Bradley August

Personal information
- Full name: Bradley John August
- Date of birth: 24 September 1978 (age 47)
- Place of birth: Cape Town, South Africa
- Height: 1.81 m (5 ft 11 in)
- Position: Centre-forward

Senior career*
- Years: Team / Apps / (Gls)
- 1995–1999: Hellenic / 108 / (29)
- 1999–2001: Lyngby / 61 / (15)
- 2001–2002: Santos / 11 / (3)
- 2002–2005: Ajax Cape Town / 72 / (9)
- 2005–2007: Maritzburg United / 28 / (3)
- 2007–2009: Ikapa Sporting / 19 / (6)
- 2009–2011: Vasco da Gama / 40 / (6)
- Total:  / 339 / (71)

International career
- 2000–2002: South Africa / 16 / (2)

= Bradley August =

South African football

Bradley John August (born 24 September 1978) is a South African former soccer player who played as a center-forward. He played club football for Hellenic, Lyngby, Santos, Ajax Cape Town, Maritzburg United, Ikapa Sporting and Vasco Da Gama.
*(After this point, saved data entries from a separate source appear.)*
==> config.mk <==
export PLATFORM = sky130hd
export DESIGN_NAME = maie_top
export DESIGN_NICKNAME = d
export VERILOG_FILES = /design/src/rtl/maie_pkg.sv /design/src/rtl/maie_top.sv
export SDC_FILE = /design/constraint.sdc
export NUM_CORES = 1
export LEC_CHECK = 0
export BUFFER_PORTS_ARGS = -buffer_cell sky130_fd_sc_hd__buf_4
export CAP_MARGIN = 20
export CORE_AREA = 2 2 113 115
export CTS_CLUSTER_SIZE = 24
export DETAILED_ROUTE_END_ITERATION = 12
export DIE_AREA = 0 0 115 117
export PLACE_DENSITY_LB_ADDON = 0.05
export SKIP_CTS_REPAIR_TIMING = 1
export SLEW_MARGIN = 20
export SYNTH_ARGS = -nofsm -noshare
export SYNTH_HDL_FRONTEND = slang
export SYNTH_SLANG_ARGS = --single-unit
==> constraint.sdc <==
create_clock -name pclk -period 3.1 [get_ports pclk]
set_input_delay 0.155 -clock pclk [delete_from_list [all_inputs] [get_ports pclk]]
set_output_delay 0.155 -clock pclk [all_outputs]
set_load 0.01 [all_outputs]
==> src/rtl/maie_pkg.sv <==
// Shared constants and types for the mode-aware interrupt entry block.
// Assumes a 32-bit APB register bus and a 16-bit word-wide stack memory.
package maie_pkg;

  // Register byte offsets
  localparam logic [7:0] OFS_SYSCTL = 8'h00; // system_control_one
  localparam logic [7:0] OFS_CCR    = 8'h04; // condition_code_reg
  localparam logic [7:0] OFS_SP     = 8'h08; // stack_pointer
  localparam logic [7:0] OFS_FLAGS  = 8'h0C; // Request flags, write 1 clears
  localparam logic [7:0] OFS_ENABLE = 8'h10; // Per-source enables
  localparam logic [7:0] OFS_MODE   = 8'h14; // Mode and sequencer state
  localparam logic [7:0] OFS_ISTAT  = 8'h18; // Event status, write 1 clears
  localparam logic [7:0] OFS_IMASK  = 8'h1C; // Event mask

  // Control field positions in system_control_one
  localparam int BIT_SOFTWARE_STANDBY_FLAG  = 0; // software_standby_flag
  localparam int BIT_WSEL  = 1; // watch_select_bit
  localparam int BIT_DIRECT_TRANSFER_FLAG  = 2; // direct_transfer_flag
  localparam int BIT_LOW_SPEED_FLAG  = 3; // low_speed_flag
  localparam int SYSCTL_W  = 4;

  // Global mask position inside condition_code_reg
  localparam int CCR_I_BIT = 7;

  // Event status bits
  localparam int EV_WAKE  = 0; // Left a low-power mode
  localparam int EV_EXC   = 1; // Exception handler started
  localparam int EV_RTE   = 2; // Condition code restored
  localparam int EV_SLEEP = 3; // Entered a low-power mode
  localparam int EV_W     = 4;

  // Reset values
  localparam logic [7:0]  CCR_RST = 8'h80; // Masked out of reset
  localparam logic [15:0] SP_RST  = 16'h0000;
  localparam logic [15:0] WORD_STEP = 16'h0002; // One stacked word
  localparam logic [15:0] EVEN_MASK = 16'hFFFE; // Clears address bit 0
  localparam int MODE_SHIFT = 8; // Sequencer state field in OFS_MODE

  // System modes
  typedef enum logic [4:0] {
    MD_ACTIVE  = 5'h01,
    MD_SLEEP   = 5'h02,
    MD_STANDBY = 5'h04,
    MD_WATCH   = 5'h08,
    MD_SUBACT  = 5'h10
  } maie_mode_t;

  // Exception sequencer states
  typedef enum logic [4:0] {
    SQ_IDLE  = 5'h01,
    SQ_WAKE  = 5'h02,
    SQ_PUSH  = 5'h04,
    SQ_START = 5'h08,
    SQ_POP   = 5'h10
  } maie_seq_t;

  // Word-wide stack memory request
  typedef struct packed {
    logic        req;
    logic        we;
    logic [15:0] addr;
    logic [15:0] wdata;
  } maie_mem_req_t;

endpackage
### src/hdl/dgc_map.svh
// Register offsets, field positions and reset values of the DMA global control block.
// Included by the package users; holds definitions only.
`ifndef DGC_MAP_SVH
`define DGC_MAP_SVH
`define DGC_OFF_CTRL 16'h3000
`define DGC_OFF_SPTR 16'h3310
`define DGC_OFF_DPTR 16'h3320
`define DGC_OFF_CSIZ 16'h3330
`define DGC_OFF_CPTR 16'h3340
`define DGC_OFF_PDAT 16'h3350
`define DGC_ALIAS_CLR 2'h1
`define DGC_ALIAS_SET 2'h2
`define DGC_ALIAS_INV 2'h3
`define DGC_BIT_ON 15
`define DGC_BIT_SUSP 12
`define DGC_BIT_BUSY 11
`define DGC_RST_WORD 32'h0000_0000
`define DGC_PDAT_W 8
`define DGC_FIELD_W 16
`endif

### src/hdl/dgc_pkg.sv
// Types shared by the DMA global control block.
// No assumptions beyond a SystemVerilog tool.
package dgc_pkg;
  typedef enum logic [2:0]
  {
    DGC_OFF = 3'b001,
    DGC_RUN = 3'b010,
    DGC_HOLD = 3'b100
  } dgc_state_t;
  typedef enum logic [1:0]
  {
    DGC_WR_PLAIN = 2'h0,
    DGC_WR_CLR = 2'h1,
    DGC_WR_SET = 2'h2,
    DGC_WR_INV = 2'h3
  } dgc_wop_t;
endpackage
--- config.mk ---
export PLATFORM = sky130hd
export DESIGN_NAME = lsm_alarm_ctrl
export DESIGN_NICKNAME = d
export VERILOG_FILES = /design/src/hdl/lsm_pkg.sv /design/src/hdl/lsm_alarm_ctrl.sv /design/src/hdl/lsm_bit_map.sv
export SDC_FILE = /design/constraint.sdc
export NUM_CORES = 1
export LEC_CHECK = 0
export ABC_AREA = 1
export BUFFER_PORTS_ARGS = -buffer_cell sky130_fd_sc_hd__buf_4
export CAP_MARGIN = 0
export CELL_PAD_IN_SITES_DETAIL_PLACEMENT = 1
export CELL_PAD_IN_SITES_GLOBAL_PLACEMENT = 1
export CORE_MARGIN = 5
export CORE_UTILIZATION = 30
export CTS_CLUSTER_SIZE = 30
export DETAILED_ROUTE_END_ITERATION = 12
export GPL_TIMING_DRIVEN = 0
export PLACE_DENSITY = 0.83
export RECOVER_POWER = 50
export SYNTH_ARGS = -nofsm -noshare
export SYNTH_HDL_FRONTEND = slang
export SYNTH_SLANG_ARGS = --single-unit
--- constraint.sdc ---
create_clock -name i_mclk -period 1.1 [get_ports i_mclk]
set_input_delay 0.11 -clock i_mclk [delete_from_list [all_inputs] [get_ports i_mclk]]
set_output_delay 0.11 -clock i_mclk [all_outputs]
set_load 0.1 [all_outputs]
--- src/hdl/lsm_pkg.sv ---
`default_nettype none
package lsm_pkg;

  // Register offsets on the internal register port
  localparam logic [7:0] LSM_OFS_CONFIG = 8'h00;
  localparam logic [7:0] LSM_OFS_STATUS = 8'h01;
  localparam logic [7:0] LSM_OFS_MASK   = 8'h03;

  // Control register field positions
  localparam int LSM_CFG_START_BIT = 0;
  localparam int LSM_CFG_INTEN_BIT = 1;
  localparam int LSM_CFG_ICLR_BIT  = 3;
  localparam int LSM_CFG_INIT_BIT  = 7;

  // Values after reset or initialization
  localparam logic [7:0] LSM_CONFIG_RST = 8'h08;
  localparam logic [7:0] LSM_STATUS_RST = 8'h00;
  localparam logic [7:0] LSM_MASK_RST   = 8'h00;

  // Implemented bits of status and mask per input mode
  localparam logic [7:0] LSM_VALID_M0 = 8'hff;
  localparam logic [7:0] LSM_VALID_M1 = 8'hff;
  localparam logic [7:0] LSM_VALID_M2 = 8'h8f;
  localparam logic [7:0] LSM_VALID_M3 = 8'hbf;

  // Slot that carries the temperature alarm outside mode 1
  localparam int LSM_TEMP_BIT = 7;

  typedef enum logic [1:0] {
    LSM_MODE_SINGLE = 2'h0,
    LSM_MODE_SINGLE8 = 2'h1,
    LSM_MODE_DIFF   = 2'h2,
    LSM_MODE_MIXED  = 2'h3
  } lsm_mode_t;

  // Comparator events, one bit per status slot, one-cycle pulses
  typedef struct packed {
    logic [7:0] above_high;
    logic [7:0] below_low;
  } lsm_alarm_evt_t;

  // Decoded control register bits
  typedef struct packed {
    logic start;
    logic int_en;
    logic int_clear;
  } lsm_cfg_t;

endpackage
`default_nettype wire

--- src/hdl/lsm_alarm_ctrl.sv ---
`timescale 1ns/1ps
`default_nettype none
module lsm_alarm_ctrl
(
  input  wire  logic                    i_mclk,
  input  wire  logic                    i_rst_n,
  input  wire  logic                    i_ce,
  input  wire  logic [7:0]              i_reg_addr,
  input  wire  logic                    i_reg_wr,
  input  wire  logic                    i_reg_rd,
  input  wire  logic [7:0]              i_reg_wdata,
  output logic [7:0]                    o_reg_rdata,
  input  wire  lsm_pkg::lsm_mode_t      i_mode,
  input  wire  logic [7:0]              i_chan_disable,
  input  wire  lsm_pkg::lsm_alarm_evt_t i_evt,
  output logic                          o_monitor_run,
  output logic                          o_int_out,
  output logic                          o_int_oe,
  output logic                          o_int_n
);
  import lsm_pkg::*;

  // Register state and its next values
  logic [7:0] config_q;
  logic [7:0] next_config;
  logic [7:0] status_q;
  logic [7:0] next_status;
  logic [7:0] mask_q;
  logic [7:0] next_mask;
  logic [7:0] rdata_q;
  logic [7:0] next_rdata;
  logic       int_oe_q;
  logic       next_int_oe;
  // Decoded strobes and views of the register state
  logic [7:0] valid;
  logic [7:0] set_evt;
  logic       wr_cfg;
  logic       wr_mask;
  logic       do_init;
  logic       run;
  logic       pending;
  lsm_cfg_t   cfg;

  // Control bits that read back; init and reserved bits read as zero
  localparam logic [7:0] CFG_RD_MASK = (8'h01 << LSM_CFG_START_BIT) |
                                       (8'h01 << LSM_CFG_INTEN_BIT) |
                                       (8'h01 << LSM_CFG_ICLR_BIT);

  // Every field must fit the byte; a stray one would silently vanish
  if (LSM_CFG_START_BIT > 7 || LSM_CFG_INTEN_BIT > 7 ||
      LSM_CFG_ICLR_BIT > 7 || LSM_CFG_INIT_BIT > 7 ||
      LSM_TEMP_BIT > 7)
  begin : g_field_check
    $error("lsm_alarm_ctrl control field lies outside the byte");
  end

  // Decoded control bits
  // int_clear doubles as the loop stop, so it gates events and pin
  assign cfg.start     = config_q[LSM_CFG_START_BIT];
  assign cfg.int_en    = config_q[LSM_CFG_INTEN_BIT];
  assign cfg.int_clear = config_q[LSM_CFG_ICLR_BIT];

  // Write decode; the status offset has no write path at all
  // Writes to unmapped offsets fall through and change nothing
  assign wr_cfg  = i_reg_wr && (i_reg_addr == LSM_OFS_CONFIG);
  assign wr_mask = i_reg_wr && (i_reg_addr == LSM_OFS_MASK);
  // Init acts as a strobe and is never stored, so it self-clears
  assign do_init = wr_cfg && i_reg_wdata[LSM_CFG_INIT_BIT];

  // Monitoring runs only when started and not held by interrupt clear
  // Events that arrive while stopped are dropped, not queued
  assign run = cfg.start & ~cfg.int_clear;

  // Per-mode slot layout and event qualification live apart
  lsm_bit_map
  #(
    .WIDTH          (8)
  )
  u_map
  (
    .i_mode         (i_mode),
    .i_evt          (i_evt),
    .i_chan_disable (i_chan_disable),
    .i_run          (run),
    .o_valid        (valid),
    .o_set          (set_evt)
  );

  // Control register; init loads defaults so its own bit never sticks
  // Only implemented bits are kept; reserved ones stay zero
  always_comb
  begin
    next_config = config_q;
    if (do_init)
    begin
      next_config = LSM_CONFIG_RST;
    end
    else if (wr_cfg)
    begin
      next_config = 8'h00;
      next_config[LSM_CFG_START_BIT] = i_reg_wdata[LSM_CFG_START_BIT];
      next_config[LSM_CFG_INTEN_BIT] = i_reg_wdata[LSM_CFG_INTEN_BIT];
      next_config[LSM_CFG_ICLR_BIT]  = i_reg_wdata[LSM_CFG_ICLR_BIT];
    end
  end

  // i_ce low freezes every register here, the pin drive included
  always_ff @(posedge i_mclk or negedge i_rst_n)
  begin
    if (!i_rst_n)
      config_q <= LSM_CONFIG_RST;
    else if (i_ce)
      config_q <= next_config;
  end

  // Sticky alarm bits; an event in the init cycle still lands
  // Slots outside the current layout drop out at every update, so a
  // mode change hides them and later forgets them
  always_comb
  begin
    next_status = status_q;
    if (do_init)
      next_status = LSM_STATUS_RST;
    // Set wins over init so no alarm is lost across the clear
    next_status = (next_status | set_evt) & valid;
  end

  always_ff @(posedge i_mclk or negedge i_rst_n)
  begin
    if (!i_rst_n)
      status_q <= LSM_STATUS_RST;
    else if (i_ce)
      status_q <= next_status;
  end

  // Mask register; reserved positions are dropped on write
  // A masked alarm still shows in status; only the pin ignores it
  always_comb
  begin
    next_mask = mask_q;
    if (do_init)
      next_mask = LSM_MASK_RST;
    else if (wr_mask)
      next_mask = i_reg_wdata & valid;
  end

  always_ff @(posedge i_mclk or negedge i_rst_n)
  begin
    if (!i_rst_n)
      mask_q <= LSM_MASK_RST;
    else if (i_ce)
      mask_q <= next_mask;
  end

  // Read data one cycle after the strobe; unmapped offsets read zero
  // A read in the cycle of a write to the same offset sees the old value
  // Read data holds between reads, so it may be sampled late
  always_comb
  begin
    next_rdata = rdata_q;
    if (i_reg_rd)
    begin
      case (i_reg_addr)
        LSM_OFS_CONFIG: next_rdata = config_q & CFG_RD_MASK;
        LSM_OFS_STATUS: next_rdata = status_q & valid;
        LSM_OFS_MASK:   next_rdata = mask_q & valid;
        default:        next_rdata = 8'h00;
      endcase
    end
  end

  always_ff @(posedge i_mclk or negedge i_rst_n)
  begin
    if (!i_rst_n)
      rdata_q <= 8'h00;
    else if (i_ce)
      rdata_q <= next_rdata;
  end

  // Any unmasked alarm asks for the pin
  // Reserved slots are cut again in case the mode has just changed
  assign pending = |(status_q & ~mask_q & valid);

  // Pin drive is registered so the pad never glitches on decode
  // Cost: the pin follows a new alarm one clock late
  // It is held low only by the gated request, never by a raw bit
  always_comb
  begin
    next_int_oe = pending & cfg.int_en & ~cfg.int_clear;
  end

  always_ff @(posedge i_mclk or negedge i_rst_n)
  begin
    if (!i_rst_n)
      int_oe_q <= 1'b0;
    else if (i_ce)
      int_oe_q <= next_int_oe;
  end

  // Open-drain style: only ever pulls low, released otherwise
  // The line is never driven high; the board pull-up does that
  assign o_int_out     = 1'b0;
  assign o_int_oe      = int_oe_q;
  assign o_int_n       = ~int_oe_q;

  // Register side views
  assign o_reg_rdata   = rdata_q;
  assign o_monitor_run = run;

endmodule
`default_nettype wire

--- src/hdl/lsm_bit_map.sv ---
`timescale 1ns/1ps
`default_nettype none
module lsm_bit_map
#(
  parameter int WIDTH = 8
)
(
  input  wire  lsm_pkg::lsm_mode_t      i_mode,
  input  wire  lsm_pkg::lsm_alarm_evt_t i_evt,
  input  wire  logic [WIDTH-1:0]        i_chan_disable,
  input  wire  logic                    i_run,
  output logic [WIDTH-1:0]              o_valid,
  output logic [WIDTH-1:0]              o_set
);
  import lsm_pkg::*;

  // The layout is fixed at one byte; wider maps have no meaning
  if (WIDTH != 8)
  begin : g_width_check
    $error("lsm_bit_map supports WIDTH of 8 only");
  end

  // Implemented slots for the current mode; reserved slots never set
  always_comb
  begin
    case (i_mode)
      LSM_MODE_SINGLE:  o_valid = LSM_VALID_M0;
      LSM_MODE_SINGLE8: o_valid = LSM_VALID_M1;
      LSM_MODE_DIFF:    o_valid = LSM_VALID_M2;
      LSM_MODE_MIXED:   o_valid = LSM_VALID_M3;
      default:          o_valid = LSM_VALID_M0;
    endcase
  end

  // Per slot set condition; temperature slot only trips on its high limit
  genvar g;
  generate
    for (g = 0; g < WIDTH; g = g + 1)
    begin : g_slot
      logic temp_only;
      assign temp_only = (g == LSM_TEMP_BIT) &&
                         (i_mode != LSM_MODE_SINGLE8);
      // Disabled channels and a stopped loop raise nothing
      assign o_set[g] = i_run & o_valid[g] & ~i_chan_disable[g] &
                        (i_evt.above_high[g] |
                         (i_evt.below_low[g] & ~temp_only));
    end
  endgenerate

endmodule
`default_nettype wire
He also played international football for South Africa. He is currently head coach of local amateur Cape Town club Garlandale Football Club.

==International career==
August has made 16 appearances for the South Africa national football team, his debut coming in a qualifying match for the 2000 African Nations Cup against the Republic of the Congo on 3 September 2000.